Published 30 September 2005
Surrounded by the spectacular setting of the Big Bend's rugged mountains, deep canyons, and arid pasturelands, a hardy group of settlers and their descendants have forged a livelihood and a way of life. Through vivid images and interviews with these men and women at home and at work, June Redford Van Cleef and Bill Wright offer a glimpse into this remnant of Texas' corner of the Old West. Stories handed down from grandparents and great-grandparents tell of roping bears and mountain lions as well as cattle and goats, of drought years and gully washers, of homes across the Mexican border and homes built from the earth itself, of suffering and triumph, family bonds and loneliness. How they came to this remote area, why they stayed, what they hoped for - these are the human elements in a region better known for its natural elements. In dramatic photographs, the leathery, lined faces of men and women who have spent a lifetime working cattle in the desert sun offer visual contrast to the sheer rock cliffs and barbed wire fences behind them. Light and shadow, earth and sky play through the vistas where little else is play. Sheriffs, homemakers, herders, store owners, and cattle ropers people the spaces.
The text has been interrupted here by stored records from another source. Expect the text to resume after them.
## src/sv/txsq_pkg.sv

```systemverilog
// Shared types and constants for the TXSQ message framer.
package txsq_pkg;

    localparam int QUEUE_DEPTH = 4;
    localparam int QUEUE_PTR_W = $clog2(QUEUE_DEPTH);
    localparam int QUEUE_CNT_W = QUEUE_PTR_W + 1;

    localparam int ADDR_W = 24;
    localparam int LEN_W  = 8;
    localparam int BYTE_W = 8;
    localparam int IDX_W  = 5;

    typedef enum logic [1:0] {
        CMD_START,
        CMD_DATA,
        CMD_ERROR
    } t_cmd_kind;

    typedef struct packed {
        t_cmd_kind           kind;
        logic                close;
        logic [BYTE_W-1:0]   data;
    } t_cmd;

endpackage

```

## src/sv/txsq_front.sv

```systemverilog
// Front end: accepts requests, tracks the open frame and issues commands.
module txsq_front (
    input  logic                        i_clk,
    input  logic                        i_rst_n,
    input  logic                        i_accept,
    input  logic                        i_op,
    input  logic [txsq_pkg::BYTE_W-1:0] i_data_byte,
    input  logic [txsq_pkg::LEN_W-1:0]  i_payload_len,
    output txsq_pkg::t_cmd              o_cmd,
    output logic                        o_frame_open
);
    import txsq_pkg::*;

    logic             r_frame_open;
    logic             n_frame_open;
    logic [LEN_W-1:0] r_bytes_sent;
    logic [LEN_W-1:0] n_bytes_sent;
    logic [LEN_W-1:0] w_count;

    assign w_count = r_bytes_sent + LEN_W'(1);

    always_comb begin
        n_frame_open = r_frame_open;
        n_bytes_sent = r_bytes_sent;
        o_cmd.kind   = CMD_ERROR;
        o_cmd.close  = 1'b1;
        o_cmd.data   = i_data_byte;
        if (!i_op) begin
            o_cmd.kind   = CMD_START;
            o_cmd.close  = (i_payload_len == '0);
            n_frame_open = (i_payload_len != '0);
            n_bytes_sent = '0;
        end else if (r_frame_open) begin
            o_cmd.kind  = CMD_DATA;
            o_cmd.close = (w_count >= i_payload_len);
            if (w_count >= i_payload_len) begin
                n_frame_open = 1'b0;
                n_bytes_sent = '0;
            end else begin
                n_bytes_sent = w_count;
            end
        end
    end

    always_ff @(posedge i_clk) begin
        if (!i_rst_n) begin
            r_frame_open <= 1'b0;
            r_bytes_sent <= '0;
        end else if (i_accept) begin
            r_frame_open <= n_frame_open;
            r_bytes_sent <= n_bytes_sent;
        end
    end

    assign o_frame_open = r_frame_open;

endmodule

```

## src/sv/txsq_cmd_queue.sv

```systemverilog
// Small command queue between the front end and the byte emitter.
module txsq_cmd_queue (
    input  logic           i_clk,
    input  logic           i_rst_n,
    input  logic           i_push,
    input  txsq_pkg::t_cmd i_cmd,
    input  logic           i_pop,
    output txsq_pkg::t_cmd o_cmd,
    output logic           o_valid,
    output logic           o_full
);
    import txsq_pkg::*;

    t_cmd                   r_mem [QUEUE_DEPTH];
    logic [QUEUE_PTR_W-1:0] r_wr_ptr;
    logic [QUEUE_PTR_W-1:0] r_rd_ptr;
    logic [QUEUE_CNT_W-1:0] r_count;
    logic                   w_push;
    logic                   w_pop;

    assign o_valid = (r_count != '0);
    assign o_full  = (r_count == QUEUE_CNT_W'(QUEUE_DEPTH));
    assign w_push  = i_push && !o_full;
    assign w_pop   = i_pop && o_valid;
    assign o_cmd   = r_mem[r_rd_ptr];

    always_ff @(posedge i_clk) begin
        if (w_push) begin
            r_mem[r_wr_ptr] <= i_cmd;
        end
    end

    always_ff @(posedge i_clk) begin
        if (!i_rst_n) begin
            r_wr_ptr <= '0;
            r_rd_ptr <= '0;
            r_count  <= '0;
        end else begin
            if (w_push) begin
                r_wr_ptr <= r_wr_ptr + QUEUE_PTR_W'(1);
            end
            if (w_pop) begin
                r_rd_ptr <= r_rd_ptr + QUEUE_PTR_W'(1);
            end
            if (w_push && !w_pop) begin
                r_count <= r_count + QUEUE_CNT_W'(1);
            end else if (w_pop && !w_push) begin
                r_count <= r_count - QUEUE_CNT_W'(1);
            end
        end
    end

endmodule

```

## src/sv/txsq_back.sv

```systemverilog
// Back end: expands commands into frame bytes and keeps the running checksum.
module txsq_back (
    input  logic                        i_clk,
    input  logic                        i_rst_n,
    input  txsq_pkg::t_cmd              i_cmd,
    input  logic                        i_cmd_valid,
    output logic                        o_cmd_pop,
    input  logic [txsq_pkg::ADDR_W-1:0] i_local_addr,
    input  logic [txsq_pkg::ADDR_W-1:0] i_dest_addr,
    input  logic [txsq_pkg::LEN_W-1:0]  i_payload_len,
    output logic                        o_out_valid,
    input  logic                        i_out_stall,
    output logic [txsq_pkg::BYTE_W-1:0] o_frame_byte,
    output logic                        o_last,
    output logic                        o_error
);
    import txsq_pkg::*;

    localparam logic [BYTE_W-1:0] CATEGORY  = 8'h46;
    localparam logic [BYTE_W-1:0] HDR_PAD   = 8'h00;
    localparam logic [BYTE_W-1:0] HDR_TAIL  = 8'hA4;
    localparam logic [LEN_W:0]    LEN_EXTRA = 9'd19;
    localparam logic [IDX_W-1:0]  HDR_LEN   = 5'd18;
    localparam logic [IDX_W-1:0]  HDR_END   = 5'd17;

    logic              r_out_valid;
    logic [BYTE_W-1:0] r_frame_byte;
    logic              r_last;
    logic              r_error;
    logic [IDX_W-1:0]  r_idx;
    logic [BYTE_W-1:0] r_xor;

    logic              w_advance;
    logic              w_emit;
    logic              w_is_ck;
    logic              w_done;
    logic [BYTE_W-1:0] w_hdr_byte;
    logic [BYTE_W-1:0] w_byte;
    logic [BYTE_W-1:0] n_xor;
    logic [LEN_W:0]    w_total;
    logic [LEN_W+3:0]  w_bits;

    assign w_total = {1'b0, i_payload_len} + LEN_EXTRA;
    assign w_bits  = {({1'b0, i_payload_len} + 9'd1), 3'b000};

    always_comb begin
        case (r_idx)
            5'd0:    w_hdr_byte = 8'h24;
            5'd1:    w_hdr_byte = 8'h54;
            5'd2:    w_hdr_byte = 8'h58;
            5'd3:    w_hdr_byte = 8'h53;
            5'd4:    w_hdr_byte = 8'h51;
            5'd5:    w_hdr_byte = {7'd0, w_total[LEN_W]};
            5'd6:    w_hdr_byte = w_total[7:0];
            5'd7:    w_hdr_byte = i_local_addr[23:16];
            5'd8:    w_hdr_byte = i_local_addr[15:8];
            5'd9:    w_hdr_byte = i_local_addr[7:0];
            5'd10:   w_hdr_byte = CATEGORY;
            5'd11:   w_hdr_byte = i_dest_addr[23:16];
            5'd12:   w_hdr_byte = i_dest_addr[15:8];
            5'd13:   w_hdr_byte = i_dest_addr[7:0];
            5'd14:   w_hdr_byte = {4'd0, w_bits[11:8]};
            5'd15:   w_hdr_byte = w_bits[7:0];
            5'd16:   w_hdr_byte = HDR_PAD;
            5'd17:   w_hdr_byte = HDR_TAIL;
            default: w_hdr_byte = HDR_PAD;
        endcase
    end

    always_comb begin
        w_is_ck = 1'b0;
        w_done  = 1'b1;
        w_byte  = '0;
        n_xor   = r_xor;
        case (i_cmd.kind)
            CMD_START: begin
                w_is_ck = (r_idx == HDR_LEN);
                w_done  = w_is_ck || ((r_idx == HDR_END) && !i_cmd.close);
                w_byte  = w_hdr_byte;
                n_xor   = (r_idx == '0) ? w_hdr_byte : (r_xor ^ w_hdr_byte);
            end
            CMD_DATA: begin
                w_is_ck = (r_idx != '0);
                w_done  = w_is_ck || !i_cmd.close;
                w_byte  = i_cmd.data;
                n_xor   = r_xor ^ i_cmd.data;
            end
            default: begin
                w_is_ck = 1'b0;
                w_done  = 1'b1;
                w_byte  = '0;
                n_xor   = r_xor;
            end
        endcase
        if (w_is_ck) begin
            w_byte = r_xor;
            n_xor  = '0;
        end
    end

    assign w_advance = !r_out_valid || !i_out_stall;
    assign w_emit    = w_advance && i_cmd_valid;
    assign o_cmd_pop = w_emit && w_done;

    always_ff @(posedge i_clk) begin
        if (!i_rst_n) begin
            r_out_valid <= 1'b0;
            r_idx       <= '0;
            r_xor       <= '0;
        end else begin
            if (w_advance) begin
                r_out_valid <= i_cmd_valid;
            end
            if (w_emit) begin
                r_idx <= w_done ? '0 : (r_idx + IDX_W'(1));
                r_xor <= n_xor;
            end
        end
    end

    always_ff @(posedge i_clk) begin
        if (w_emit) begin
            r_frame_byte <= w_byte;
            r_last       <= w_is_ck || (i_cmd.kind == CMD_ERROR);
            r_error      <= (i_cmd.kind == CMD_ERROR);
        end
    end

    assign o_out_valid  = r_out_valid;
    assign o_frame_byte = r_frame_byte;
    assign o_last       = r_last;
    assign o_error      = r_error;

endmodule

```

## src/sv/txsq_message_framer.sv

```systemverilog
// Top level of the TXSQ message framer: configuration registers and wiring.
// A payload request passes through the command queue and the output register; one byte leaves per cycle unless stalled.
// A start request yields 18 header bytes (19 with zero length) from the byte emitter, one a cycle unless stalled.
// A payload byte that closes the frame is followed by the checksum byte; all others give one byte.
// A four-entry command queue lets requests keep arriving while the emitter works through headers.
// Synchronous active-low reset clears the frame state, the queue and the output valid.
module txsq_message_framer (
    input  logic                        i_clk,
    input  logic                        i_rst_n,
    input  logic                        i_cfg_valid,
    output logic                        o_cfg_ready,
    input  logic [1:0]                  i_cfg_index,
    input  logic [txsq_pkg::ADDR_W-1:0] i_cfg_data,
    input  logic                        i_in_valid,
    output logic                        o_in_stall,
    input  logic                        i_op,
    input  logic [txsq_pkg::BYTE_W-1:0] i_data_byte,
    output logic                        o_out_valid,
    input  logic                        i_out_stall,
    output logic [txsq_pkg::BYTE_W-1:0] o_frame_byte,
    output logic                        o_last,
    output logic                        o_error
);
    import txsq_pkg::*;

    localparam logic [1:0]        REG_LOCAL_ADDR = 2'd0;
    localparam logic [1:0]        REG_DEST_ADDR  = 2'd1;
    localparam logic [1:0]        REG_PAYLOAD    = 2'd2;
    localparam logic [ADDR_W-1:0] LOCAL_RESET    = 24'h04E3C8;

    logic [ADDR_W-1:0] r_local_addr;
    logic [ADDR_W-1:0] r_dest_addr;
    logic [LEN_W-1:0]  r_payload_len;

    logic w_in_accept;
    logic w_full;
    logic w_cmd_valid;
    logic w_cmd_pop;
    logic w_frame_open;
    t_cmd w_front_cmd;
    t_cmd w_head_cmd;

    assign o_cfg_ready = 1'b1;

    always_ff @(posedge i_clk) begin
        if (!i_rst_n) begin
            r_local_addr  <= LOCAL_RESET;
            r_dest_addr   <= '0;
            r_payload_len <= '0;
        end else if (i_cfg_valid) begin
            case (i_cfg_index)
                REG_LOCAL_ADDR: r_local_addr  <= i_cfg_data;
                REG_DEST_ADDR:  r_dest_addr   <= i_cfg_data;
                REG_PAYLOAD:    r_payload_len <= i_cfg_data[LEN_W-1:0];
                default:        r_payload_len <= r_payload_len;
            endcase
        end
    end

    assign o_in_stall  = w_full;
    assign w_in_accept = i_in_valid && !w_full;

    txsq_front u_front (
        .i_clk         (i_clk),
        .i_rst_n       (i_rst_n),
        .i_accept      (w_in_accept),
        .i_op          (i_op),
        .i_data_byte   (i_data_byte),
        .i_payload_len (r_payload_len),
        .o_cmd         (w_front_cmd),
        .o_frame_open  (w_frame_open)
    );

    txsq_cmd_queue u_queue (
        .i_clk   (i_clk),
        .i_rst_n (i_rst_n),
        .i_push  (w_in_accept),
        .i_cmd   (w_front_cmd),
        .i_pop   (w_cmd_pop),
        .o_cmd   (w_head_cmd),
        .o_valid (w_cmd_valid),
        .o_full  (w_full)
    );

    txsq_back u_back (
        .i_clk         (i_clk),
        .i_rst_n       (i_rst_n),
        .i_cmd         (w_head_cmd),
        .i_cmd_valid   (w_cmd_valid),
        .o_cmd_pop     (w_cmd_pop),
        .i_local_addr  (r_local_addr),
        .i_dest_addr   (r_dest_addr),
        .i_payload_len (r_payload_len),
        .o_out_valid   (o_out_valid),
        .i_out_stall   (i_out_stall),
        .o_frame_byte  (o_frame_byte),
        .o_last        (o_last),
        .o_error       (o_error)
    );

    a_error_is_last: assert property (@(posedge i_clk) disable iff (!i_rst_n)
        (o_out_valid && o_error) |-> (o_last && (o_frame_byte == '0)))
        else $error("Error result must be a zero byte marked last.");

    a_zero_len_closes: assert property (@(posedge i_clk) disable iff (!i_rst_n)
        (w_in_accept && !i_op && (r_payload_len == '0)) |=> !w_frame_open)
        else $error("A zero-length start request must leave no frame open.");

    a_emitter_fills: assert property (@(posedge i_clk) disable iff (!i_rst_n)
        (!o_out_valid && w_cmd_valid) |=> o_out_valid)
        else $error("A queued command must reach an empty output register.");

endmodule
```
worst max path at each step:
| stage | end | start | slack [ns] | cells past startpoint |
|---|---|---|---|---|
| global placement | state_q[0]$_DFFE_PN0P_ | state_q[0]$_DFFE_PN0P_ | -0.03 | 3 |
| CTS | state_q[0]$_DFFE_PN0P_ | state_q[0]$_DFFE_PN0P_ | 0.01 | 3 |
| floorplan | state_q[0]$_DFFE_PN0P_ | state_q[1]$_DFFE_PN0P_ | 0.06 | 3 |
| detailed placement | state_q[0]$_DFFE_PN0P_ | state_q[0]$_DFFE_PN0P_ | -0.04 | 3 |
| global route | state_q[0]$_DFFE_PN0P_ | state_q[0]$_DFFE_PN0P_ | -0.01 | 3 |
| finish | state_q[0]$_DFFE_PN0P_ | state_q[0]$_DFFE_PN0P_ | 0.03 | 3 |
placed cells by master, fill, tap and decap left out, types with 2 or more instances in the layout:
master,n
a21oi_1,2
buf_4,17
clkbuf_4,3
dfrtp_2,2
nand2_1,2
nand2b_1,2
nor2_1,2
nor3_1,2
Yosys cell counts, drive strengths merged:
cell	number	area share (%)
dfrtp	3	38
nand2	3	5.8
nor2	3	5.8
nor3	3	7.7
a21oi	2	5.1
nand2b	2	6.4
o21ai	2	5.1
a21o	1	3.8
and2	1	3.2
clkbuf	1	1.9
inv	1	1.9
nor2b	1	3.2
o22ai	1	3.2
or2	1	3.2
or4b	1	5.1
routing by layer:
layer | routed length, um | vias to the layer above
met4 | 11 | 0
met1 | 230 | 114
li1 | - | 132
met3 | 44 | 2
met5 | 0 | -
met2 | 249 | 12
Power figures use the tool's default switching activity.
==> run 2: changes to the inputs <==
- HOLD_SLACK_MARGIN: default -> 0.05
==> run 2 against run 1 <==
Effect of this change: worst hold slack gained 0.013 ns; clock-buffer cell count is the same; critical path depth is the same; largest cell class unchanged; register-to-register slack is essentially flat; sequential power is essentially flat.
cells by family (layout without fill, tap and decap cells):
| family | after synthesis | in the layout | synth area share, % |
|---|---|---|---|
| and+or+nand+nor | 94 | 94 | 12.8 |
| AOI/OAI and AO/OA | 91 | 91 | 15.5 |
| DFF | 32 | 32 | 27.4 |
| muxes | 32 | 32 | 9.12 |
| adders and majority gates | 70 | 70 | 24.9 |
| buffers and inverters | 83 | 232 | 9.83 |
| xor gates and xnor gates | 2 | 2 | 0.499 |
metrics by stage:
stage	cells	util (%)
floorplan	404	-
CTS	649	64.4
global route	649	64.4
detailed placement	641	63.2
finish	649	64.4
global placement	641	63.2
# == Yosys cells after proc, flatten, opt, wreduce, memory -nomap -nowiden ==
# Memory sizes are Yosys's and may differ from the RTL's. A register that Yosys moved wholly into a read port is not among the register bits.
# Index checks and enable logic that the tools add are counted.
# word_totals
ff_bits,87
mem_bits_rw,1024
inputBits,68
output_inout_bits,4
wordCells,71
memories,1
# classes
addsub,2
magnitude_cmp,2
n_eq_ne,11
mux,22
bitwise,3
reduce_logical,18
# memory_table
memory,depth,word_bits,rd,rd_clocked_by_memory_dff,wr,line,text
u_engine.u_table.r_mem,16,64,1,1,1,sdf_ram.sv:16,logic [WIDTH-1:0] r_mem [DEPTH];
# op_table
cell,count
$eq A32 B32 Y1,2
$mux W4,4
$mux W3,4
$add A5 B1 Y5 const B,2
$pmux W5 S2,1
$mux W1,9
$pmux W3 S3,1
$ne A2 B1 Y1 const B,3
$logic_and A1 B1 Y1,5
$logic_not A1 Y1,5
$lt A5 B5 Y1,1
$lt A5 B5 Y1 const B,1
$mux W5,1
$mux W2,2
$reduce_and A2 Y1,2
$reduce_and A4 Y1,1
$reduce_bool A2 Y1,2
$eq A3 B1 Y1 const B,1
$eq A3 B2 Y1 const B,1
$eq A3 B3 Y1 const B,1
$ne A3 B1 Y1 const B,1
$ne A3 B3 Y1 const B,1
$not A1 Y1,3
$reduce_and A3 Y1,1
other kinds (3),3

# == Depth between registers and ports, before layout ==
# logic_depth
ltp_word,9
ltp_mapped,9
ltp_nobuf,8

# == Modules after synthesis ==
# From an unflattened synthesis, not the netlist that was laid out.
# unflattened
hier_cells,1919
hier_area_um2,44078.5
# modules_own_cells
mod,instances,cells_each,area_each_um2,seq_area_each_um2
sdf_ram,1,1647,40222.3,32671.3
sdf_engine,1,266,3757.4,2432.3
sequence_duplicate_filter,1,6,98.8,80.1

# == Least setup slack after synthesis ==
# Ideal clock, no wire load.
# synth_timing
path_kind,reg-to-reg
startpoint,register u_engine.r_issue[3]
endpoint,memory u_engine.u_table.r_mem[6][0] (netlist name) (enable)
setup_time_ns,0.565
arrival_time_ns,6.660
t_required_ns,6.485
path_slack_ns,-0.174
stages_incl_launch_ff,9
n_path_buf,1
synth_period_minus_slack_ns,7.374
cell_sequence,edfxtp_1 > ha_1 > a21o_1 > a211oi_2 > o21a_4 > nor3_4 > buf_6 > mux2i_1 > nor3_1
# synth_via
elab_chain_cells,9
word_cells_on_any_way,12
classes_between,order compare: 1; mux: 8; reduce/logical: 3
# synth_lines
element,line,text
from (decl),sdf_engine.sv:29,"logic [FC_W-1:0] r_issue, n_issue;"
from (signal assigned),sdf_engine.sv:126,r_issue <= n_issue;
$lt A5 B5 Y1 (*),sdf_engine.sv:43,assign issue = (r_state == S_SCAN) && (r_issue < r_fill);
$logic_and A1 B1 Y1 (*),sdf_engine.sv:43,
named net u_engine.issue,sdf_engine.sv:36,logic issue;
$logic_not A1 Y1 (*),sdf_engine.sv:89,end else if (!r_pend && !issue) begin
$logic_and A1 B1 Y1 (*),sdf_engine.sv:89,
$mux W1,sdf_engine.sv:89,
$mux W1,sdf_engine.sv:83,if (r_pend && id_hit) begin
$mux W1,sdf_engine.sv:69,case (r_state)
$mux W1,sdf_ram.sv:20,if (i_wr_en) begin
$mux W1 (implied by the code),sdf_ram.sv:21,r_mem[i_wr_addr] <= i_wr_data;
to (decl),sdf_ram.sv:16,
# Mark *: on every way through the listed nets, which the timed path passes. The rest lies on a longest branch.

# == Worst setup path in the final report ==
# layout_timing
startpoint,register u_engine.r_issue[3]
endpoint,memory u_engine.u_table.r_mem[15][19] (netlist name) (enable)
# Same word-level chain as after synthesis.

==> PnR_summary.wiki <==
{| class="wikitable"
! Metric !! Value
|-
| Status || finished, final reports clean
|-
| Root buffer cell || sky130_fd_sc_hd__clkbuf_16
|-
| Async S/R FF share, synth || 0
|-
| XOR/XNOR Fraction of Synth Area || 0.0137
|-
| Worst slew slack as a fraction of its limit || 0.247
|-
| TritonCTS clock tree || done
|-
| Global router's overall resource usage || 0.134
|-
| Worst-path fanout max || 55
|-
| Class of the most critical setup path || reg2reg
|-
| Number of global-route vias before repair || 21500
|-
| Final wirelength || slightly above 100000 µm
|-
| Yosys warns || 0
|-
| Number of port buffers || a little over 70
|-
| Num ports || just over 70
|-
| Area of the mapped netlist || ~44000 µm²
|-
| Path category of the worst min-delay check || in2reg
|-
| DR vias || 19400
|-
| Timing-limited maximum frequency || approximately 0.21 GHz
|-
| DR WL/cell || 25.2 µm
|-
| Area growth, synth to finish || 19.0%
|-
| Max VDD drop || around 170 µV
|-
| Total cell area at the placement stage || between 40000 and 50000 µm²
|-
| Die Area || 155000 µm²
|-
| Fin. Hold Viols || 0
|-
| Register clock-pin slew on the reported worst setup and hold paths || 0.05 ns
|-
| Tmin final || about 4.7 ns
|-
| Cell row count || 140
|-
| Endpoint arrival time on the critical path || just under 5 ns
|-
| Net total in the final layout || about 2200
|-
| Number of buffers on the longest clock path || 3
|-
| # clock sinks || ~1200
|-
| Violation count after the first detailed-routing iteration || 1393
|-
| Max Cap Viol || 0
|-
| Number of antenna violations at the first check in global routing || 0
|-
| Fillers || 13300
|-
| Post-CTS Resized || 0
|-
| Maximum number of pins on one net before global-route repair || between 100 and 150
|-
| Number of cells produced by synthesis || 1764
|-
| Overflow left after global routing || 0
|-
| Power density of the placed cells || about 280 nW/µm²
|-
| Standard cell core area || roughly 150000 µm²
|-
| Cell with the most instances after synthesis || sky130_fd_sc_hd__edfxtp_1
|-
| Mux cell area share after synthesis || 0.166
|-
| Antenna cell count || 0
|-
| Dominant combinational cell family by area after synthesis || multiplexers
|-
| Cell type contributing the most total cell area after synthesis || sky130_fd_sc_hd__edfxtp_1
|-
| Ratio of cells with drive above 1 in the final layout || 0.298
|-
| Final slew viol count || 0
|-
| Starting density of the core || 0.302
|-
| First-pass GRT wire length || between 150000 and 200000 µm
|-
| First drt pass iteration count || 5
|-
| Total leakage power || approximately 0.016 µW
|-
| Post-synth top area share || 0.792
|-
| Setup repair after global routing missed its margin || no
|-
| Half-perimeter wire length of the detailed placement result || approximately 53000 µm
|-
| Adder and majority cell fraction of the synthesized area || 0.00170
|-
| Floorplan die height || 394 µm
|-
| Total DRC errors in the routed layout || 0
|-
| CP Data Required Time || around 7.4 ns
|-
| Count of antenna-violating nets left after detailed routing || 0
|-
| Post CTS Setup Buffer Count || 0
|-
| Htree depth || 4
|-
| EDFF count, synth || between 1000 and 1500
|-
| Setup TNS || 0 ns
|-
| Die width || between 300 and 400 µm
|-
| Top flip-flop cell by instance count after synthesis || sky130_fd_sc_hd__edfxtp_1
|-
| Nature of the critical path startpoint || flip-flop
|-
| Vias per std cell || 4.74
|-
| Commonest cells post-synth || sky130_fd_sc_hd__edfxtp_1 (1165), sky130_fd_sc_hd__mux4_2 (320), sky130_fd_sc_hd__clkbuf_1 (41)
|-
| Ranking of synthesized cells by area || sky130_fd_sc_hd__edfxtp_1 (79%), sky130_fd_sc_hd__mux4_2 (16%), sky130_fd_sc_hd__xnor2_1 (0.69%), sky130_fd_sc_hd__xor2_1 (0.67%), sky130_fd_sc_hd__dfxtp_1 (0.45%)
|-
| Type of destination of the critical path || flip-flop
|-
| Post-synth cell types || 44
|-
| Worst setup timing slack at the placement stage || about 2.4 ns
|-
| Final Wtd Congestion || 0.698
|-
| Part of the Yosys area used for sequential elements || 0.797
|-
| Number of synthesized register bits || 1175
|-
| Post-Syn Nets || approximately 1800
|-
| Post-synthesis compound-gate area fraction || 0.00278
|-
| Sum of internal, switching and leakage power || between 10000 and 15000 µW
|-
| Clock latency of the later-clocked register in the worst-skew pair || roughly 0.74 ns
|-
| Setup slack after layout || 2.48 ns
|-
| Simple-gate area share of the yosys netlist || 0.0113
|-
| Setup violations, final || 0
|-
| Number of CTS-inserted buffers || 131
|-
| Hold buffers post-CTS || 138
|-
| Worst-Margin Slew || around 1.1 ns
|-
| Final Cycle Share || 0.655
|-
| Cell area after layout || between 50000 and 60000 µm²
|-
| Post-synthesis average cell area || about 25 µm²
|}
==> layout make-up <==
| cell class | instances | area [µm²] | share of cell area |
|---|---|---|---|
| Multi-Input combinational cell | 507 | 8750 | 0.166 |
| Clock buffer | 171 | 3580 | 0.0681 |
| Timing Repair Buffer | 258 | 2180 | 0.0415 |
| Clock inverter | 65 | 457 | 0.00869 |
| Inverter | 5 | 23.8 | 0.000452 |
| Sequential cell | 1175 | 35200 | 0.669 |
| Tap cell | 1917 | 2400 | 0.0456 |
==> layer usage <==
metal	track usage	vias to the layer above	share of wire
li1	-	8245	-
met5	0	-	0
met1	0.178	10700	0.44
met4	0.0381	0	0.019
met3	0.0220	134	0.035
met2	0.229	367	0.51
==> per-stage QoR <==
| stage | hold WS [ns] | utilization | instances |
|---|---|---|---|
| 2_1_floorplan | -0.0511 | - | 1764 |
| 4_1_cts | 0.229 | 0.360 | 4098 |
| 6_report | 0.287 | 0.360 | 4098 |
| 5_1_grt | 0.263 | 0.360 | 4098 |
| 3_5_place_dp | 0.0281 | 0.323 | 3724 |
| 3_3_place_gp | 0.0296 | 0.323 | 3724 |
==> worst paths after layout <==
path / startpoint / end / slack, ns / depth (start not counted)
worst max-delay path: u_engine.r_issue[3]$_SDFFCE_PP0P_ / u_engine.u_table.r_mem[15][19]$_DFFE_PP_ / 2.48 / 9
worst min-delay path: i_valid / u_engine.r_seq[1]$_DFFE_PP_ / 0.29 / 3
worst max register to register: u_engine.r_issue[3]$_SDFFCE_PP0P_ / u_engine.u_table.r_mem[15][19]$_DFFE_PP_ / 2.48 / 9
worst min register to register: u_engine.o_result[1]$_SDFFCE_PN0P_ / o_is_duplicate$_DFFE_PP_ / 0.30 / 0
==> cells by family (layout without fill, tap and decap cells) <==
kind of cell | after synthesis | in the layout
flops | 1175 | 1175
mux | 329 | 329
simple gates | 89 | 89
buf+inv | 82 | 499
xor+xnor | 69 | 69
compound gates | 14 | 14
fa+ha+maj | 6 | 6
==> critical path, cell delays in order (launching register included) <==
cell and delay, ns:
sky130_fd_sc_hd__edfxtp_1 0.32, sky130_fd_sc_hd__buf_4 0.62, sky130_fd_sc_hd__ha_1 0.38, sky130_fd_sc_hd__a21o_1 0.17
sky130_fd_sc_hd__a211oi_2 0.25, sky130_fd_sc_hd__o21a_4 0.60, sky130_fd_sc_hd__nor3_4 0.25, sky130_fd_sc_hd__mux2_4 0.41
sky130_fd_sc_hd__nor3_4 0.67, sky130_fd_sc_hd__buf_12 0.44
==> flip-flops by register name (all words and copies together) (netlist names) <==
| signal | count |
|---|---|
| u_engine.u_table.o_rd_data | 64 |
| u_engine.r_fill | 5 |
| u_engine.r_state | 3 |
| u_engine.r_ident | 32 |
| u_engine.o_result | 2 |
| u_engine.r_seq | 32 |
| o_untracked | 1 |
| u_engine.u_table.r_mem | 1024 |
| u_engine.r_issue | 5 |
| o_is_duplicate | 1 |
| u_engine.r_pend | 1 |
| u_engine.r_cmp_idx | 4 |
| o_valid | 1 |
Features familiar to Big Bend aficionados, as well as remote areas usually seen only by those who live there, provide memorable scenes where the heat and even the silences almost emanate from the page. The old ranches of the region are breaking up; new landowners have come for different reasons and will put the land to different uses. But before the culture of rugged individualism and stoic stewardship of the land disappears completely, Wright and Van Cleef have captured it as a record of, and tribute to those who dared its challenges.